1. Create `image_sources/new_provider.py`
2. Implement a class with `__init__(api_key, config)` and `download(query, num_images, output_dir)`
3. Register in `image_sources/__init__.py` PROVIDERS dict
4. Add provider-specific config to [config.py](config.py)

Example skeleton:

```python
# image_sources/new_provider.py
class NewProviderDownloader:
    def __init__(self, api_key: str, config: dict = None):
        self.api_key = api_key
        self.config = config or {}

    def download(self, query: str, num_images: int, output_dir: str) -> None:
        # Implement search and download logic
        pass
```

## Troubleshooting

### "No API key found for flickr"

- Ensure you've set your API key in [config.py](config.py) or as environment variable `FLICKR_API_KEY`

### "Flickr API error: Invalid API Key"

- Check that your API key is correct and active
- Verify it's not expired on [Flickr App Garden](https://www.flickr.com/services/api/keys/)

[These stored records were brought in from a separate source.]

===== config.mk =====
export PLATFORM = sky130hd
export DESIGN_NAME = gray_rx_decoder_flat
export DESIGN_NICKNAME = d
export VERILOG_FILES = /design/src/rtl/gray_rx_if.sv /design/src/rtl/gray_rx_decoder.sv /design/src/flat_wrapper.sv
export SDC_FILE = /design/constraint.sdc
export NUM_CORES = 1
export LEC_CHECK = 0
export ABC_AREA = 0
export ABC_CLOCK_PERIOD_IN_PS = 8300
export BUFFER_PORTS_ARGS = -buffer_cell sky130_fd_sc_hd__buf_2
export CAP_MARGIN = 20
export CORE_MARGIN = 2
export CORE_UTILIZATION = 60
export CTS_BUF_LIST = sky130_fd_sc_hd__clkbuf_8
export DETAILED_ROUTE_END_ITERATION = 8
export GPL_TIMING_DRIVEN = 0
export PLACE_DENSITY = 0.87
export SLEW_MARGIN = 30
export SYNTH_ARGS = -nofsm -noshare
export SYNTH_HDL_FRONTEND = slang
export SYNTH_SLANG_ARGS = --single-unit

===== constraint.sdc =====
create_clock -name clk -period 8.3 [get_ports clk]
set_clock_uncertainty 0.15 [all_clocks]
set_input_delay 0.415 -clock clk [delete_from_list [all_inputs] [get_ports clk]]
set_output_delay 0.415 -clock clk [all_outputs]
set_load 0.02 [all_outputs]

===== src/rtl/gray_rx_if.sv =====
// Link bundle between the Gray-count synchroniser and gray_rx_decoder.
// master drives the sampled count; slave is the decoder.
interface gray_rx_if #(
  parameter int CBITS = 18,
  parameter int ERRW  = 8
);
  logic [CBITS-1:0] gray_in;
  logic             gray_vld;
  logic [CBITS-1:0] bin_cnt;
  logic             bin_vld;
  logic             sig;
  logic             step_err;
  logic [ERRW-1:0]  err_cnt;
  logic             locked;

  modport master (
    output gray_in, gray_vld,
    input  bin_cnt, bin_vld, sig,
    input  step_err, err_cnt, locked
  );

  modport slave (
    input  gray_in, gray_vld,
    output bin_cnt, bin_vld, sig,
    output step_err, err_cnt, locked
  );
endinterface


===== src/rtl/gray_rx_decoder.sv =====
// Gray-count receiver: decodes, checks +1 steps, regenerates wrap pulse,
// counts step errors and re-locks after RELOCK good steps.
module gray_rx_decoder #(
  parameter int CBITS  = 18,
  parameter int ERRW   = 8,
  parameter int RELOCK = 2
) (
  input logic      clk,
  input logic      rst_n,
  gray_rx_if.slave bus
);

  localparam int GW = (RELOCK > 1) ? $clog2(RELOCK + 1) : 1;
  localparam logic [GW-1:0] RELOCK_G = GW'(RELOCK);

  typedef enum logic [1:0] {
    IDLE,
    TRACK,
    RESYNC
  } state_e;

  state_e           state_q;
  logic [CBITS-1:0] bin_q;
  logic             bin_vld_q;
  logic             sig_q;
  logic             err_q;
  logic [ERRW-1:0]  err_cnt_q;
  logic             locked_q;
  logic [GW-1:0]    good_q;

  logic [CBITS-1:0] bin_d;
  logic [CBITS-1:0] nxt_d;
  logic             same_d;
  logic             step_d;
  logic             bad_d;

  // bin_q doubles as the previous accepted sample
  always_comb begin
    bin_d = '0;
    for (int i = 0; i < CBITS; i++) begin
      bin_d[i] = ^(bus.gray_in >> i);
    end
  end

  assign nxt_d  = bin_q + 1'b1;
  assign same_d = (bin_d == bin_q);
  assign step_d = (bin_d == nxt_d);
  assign bad_d  = !same_d && !step_d;

  always_ff @(posedge clk or negedge rst_n) begin
    if (!rst_n) begin
      state_q   <= IDLE;
      bin_q     <= '0;
      bin_vld_q <= 1'b0;
      sig_q     <= 1'b0;
      err_q     <= 1'b0;
      err_cnt_q <= '0;
      locked_q  <= 1'b0;
      good_q    <= '0;
    end else begin
      bin_vld_q <= 1'b0;
      sig_q     <= 1'b0;
      err_q     <= 1'b0;
      if (bus.gray_vld) begin
        case (state_q)
          IDLE: begin
            bin_q     <= bin_d;
            bin_vld_q <= 1'b1;
            state_q   <= TRACK;
            locked_q  <= 1'b1;
          end
          TRACK: begin
            unique case (1'b1)
              same_d: ;
              step_d: begin
                bin_q     <= bin_d;
                bin_vld_q <= 1'b1;
                sig_q     <= (bin_d == '0);
              end
              bad_d: begin
                bin_q     <= bin_d;
                bin_vld_q <= 1'b1;
                err_q     <= 1'b1;
                if (err_cnt_q != '1) begin
                  err_cnt_q <= err_cnt_q + 1'b1;
                end
                good_q   <= '0;
                state_q  <= RESYNC;
                locked_q <= 1'b0;
              end
            endcase
          end
          RESYNC: begin
            unique case (1'b1)
              same_d: ;
              step_d: begin
                bin_q     <= bin_d;
                bin_vld_q <= 1'b1;
                if (good_q + 1'b1 == RELOCK_G) begin
                  good_q   <= '0;
                  state_q  <= TRACK;
                  locked_q <= 1'b1;
                end else begin
                  good_q <= good_q + 1'b1;
                end
              end
              bad_d: begin
                bin_q     <= bin_d;
                bin_vld_q <= 1'b1;
                err_q     <= 1'b1;
                if (err_cnt_q != '1) begin
                  err_cnt_q <= err_cnt_q + 1'b1;
                end
                good_q <= '0;
              end
            endcase
          end
          default: begin
            state_q  <= IDLE;
            locked_q <= 1'b0;
          end
        endcase
      end
    end
  end

  assign bus.bin_cnt  = bin_q;
  assign bus.bin_vld  = bin_vld_q;
  assign bus.sig      = sig_q;
  assign bus.step_err = err_q;
  assign bus.err_cnt  = err_cnt_q;
  assign bus.locked   = locked_q;

endmodule


===== src/flat_wrapper.sv =====
// flat-port wrapper written by rule: the top's interface ports become plain ports
module gray_rx_decoder_flat 
#(
  parameter int CBITS  = 18,
  parameter int ERRW   = 8,
  parameter int RELOCK = 2
)
  (clk, rst_n, bus_gray_in, bus_gray_vld, bus_bin_cnt, bus_bin_vld, bus_sig, bus_step_err, bus_err_cnt, bus_locked);
  gray_rx_if #(.CBITS(CBITS), .ERRW(ERRW)) bus_i ();
  input logic clk;
  input logic rst_n;
  input wire logic [$bits(bus_i.gray_in)-1:0] bus_gray_in;
  input wire logic [$bits(bus_i.gray_vld)-1:0] bus_gray_vld;
  output wire logic [$bits(bus_i.bin_cnt)-1:0] bus_bin_cnt;
  output wire logic [$bits(bus_i.bin_vld)-1:0] bus_bin_vld;
  output wire logic [$bits(bus_i.sig)-1:0] bus_sig;
  output wire logic [$bits(bus_i.step_err)-1:0] bus_step_err;
  output wire logic [$bits(bus_i.err_cnt)-1:0] bus_err_cnt;
  output wire logic [$bits(bus_i.locked)-1:0] bus_locked;
  assign bus_i.gray_in = bus_gray_in;
  assign bus_i.gray_vld = bus_gray_vld;
  assign bus_bin_cnt = bus_i.bin_cnt;
  assign bus_bin_vld = bus_i.bin_vld;
  assign bus_sig = bus_i.sig;
  assign bus_step_err = bus_i.step_err;
  assign bus_err_cnt = bus_i.err_cnt;
  assign bus_locked = bus_i.locked;
  gray_rx_decoder #(.CBITS(CBITS), .ERRW(ERRW), .RELOCK(RELOCK)) u_core (.clk(clk), .rst_n(rst_n), .bus(bus_i));
endmodule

### "No photos found for query"

- Try different search terms
- Adjust license/safe_search filters (some combinations return fewer results)
- Check Flickr.com directly to verify photos exist for your query

### Rate limit errors

- Flickr allows 3600 API calls per hour
- Reduce `NUM_IMAGES` or wait before retrying

### Connection/timeout errors

- Check your internet connection
- Increase timeout in [utils.py](utils.py) `http_get_with_retry` function
- Retry the download (tool automatically retries with backoff)

## Contributing

Contributions are welcome! Please:

1. Fork the repository
2. Create a feature branch (`git checkout -b feature/amazing-feature`)
3. Write tests for new functionality
4. Ensure all tests pass (`pytest`)
5. Follow PEP 8 style guidelines
6. Commit with clear messages
7. Push to your branch
8. Open a Pull Request

## License

This project is licensed under the MIT License - see the [LICENSE](LICENSE) file for details.

## Acknowledgments

- [Flickr API](https://www.flickr.com/services/api/) for providing free access to their photo database
- All photographers who share their work on Flickr

## Disclaimer

This tool is provided as-is for educational and personal use. Users are responsible for:
- Complying with Flickr's Terms of Service
- Respecting image licenses and copyright
- Obtaining necessary permissions for commercial use
- Proper attribution where required

The authors assume no liability for misuse of downloaded images.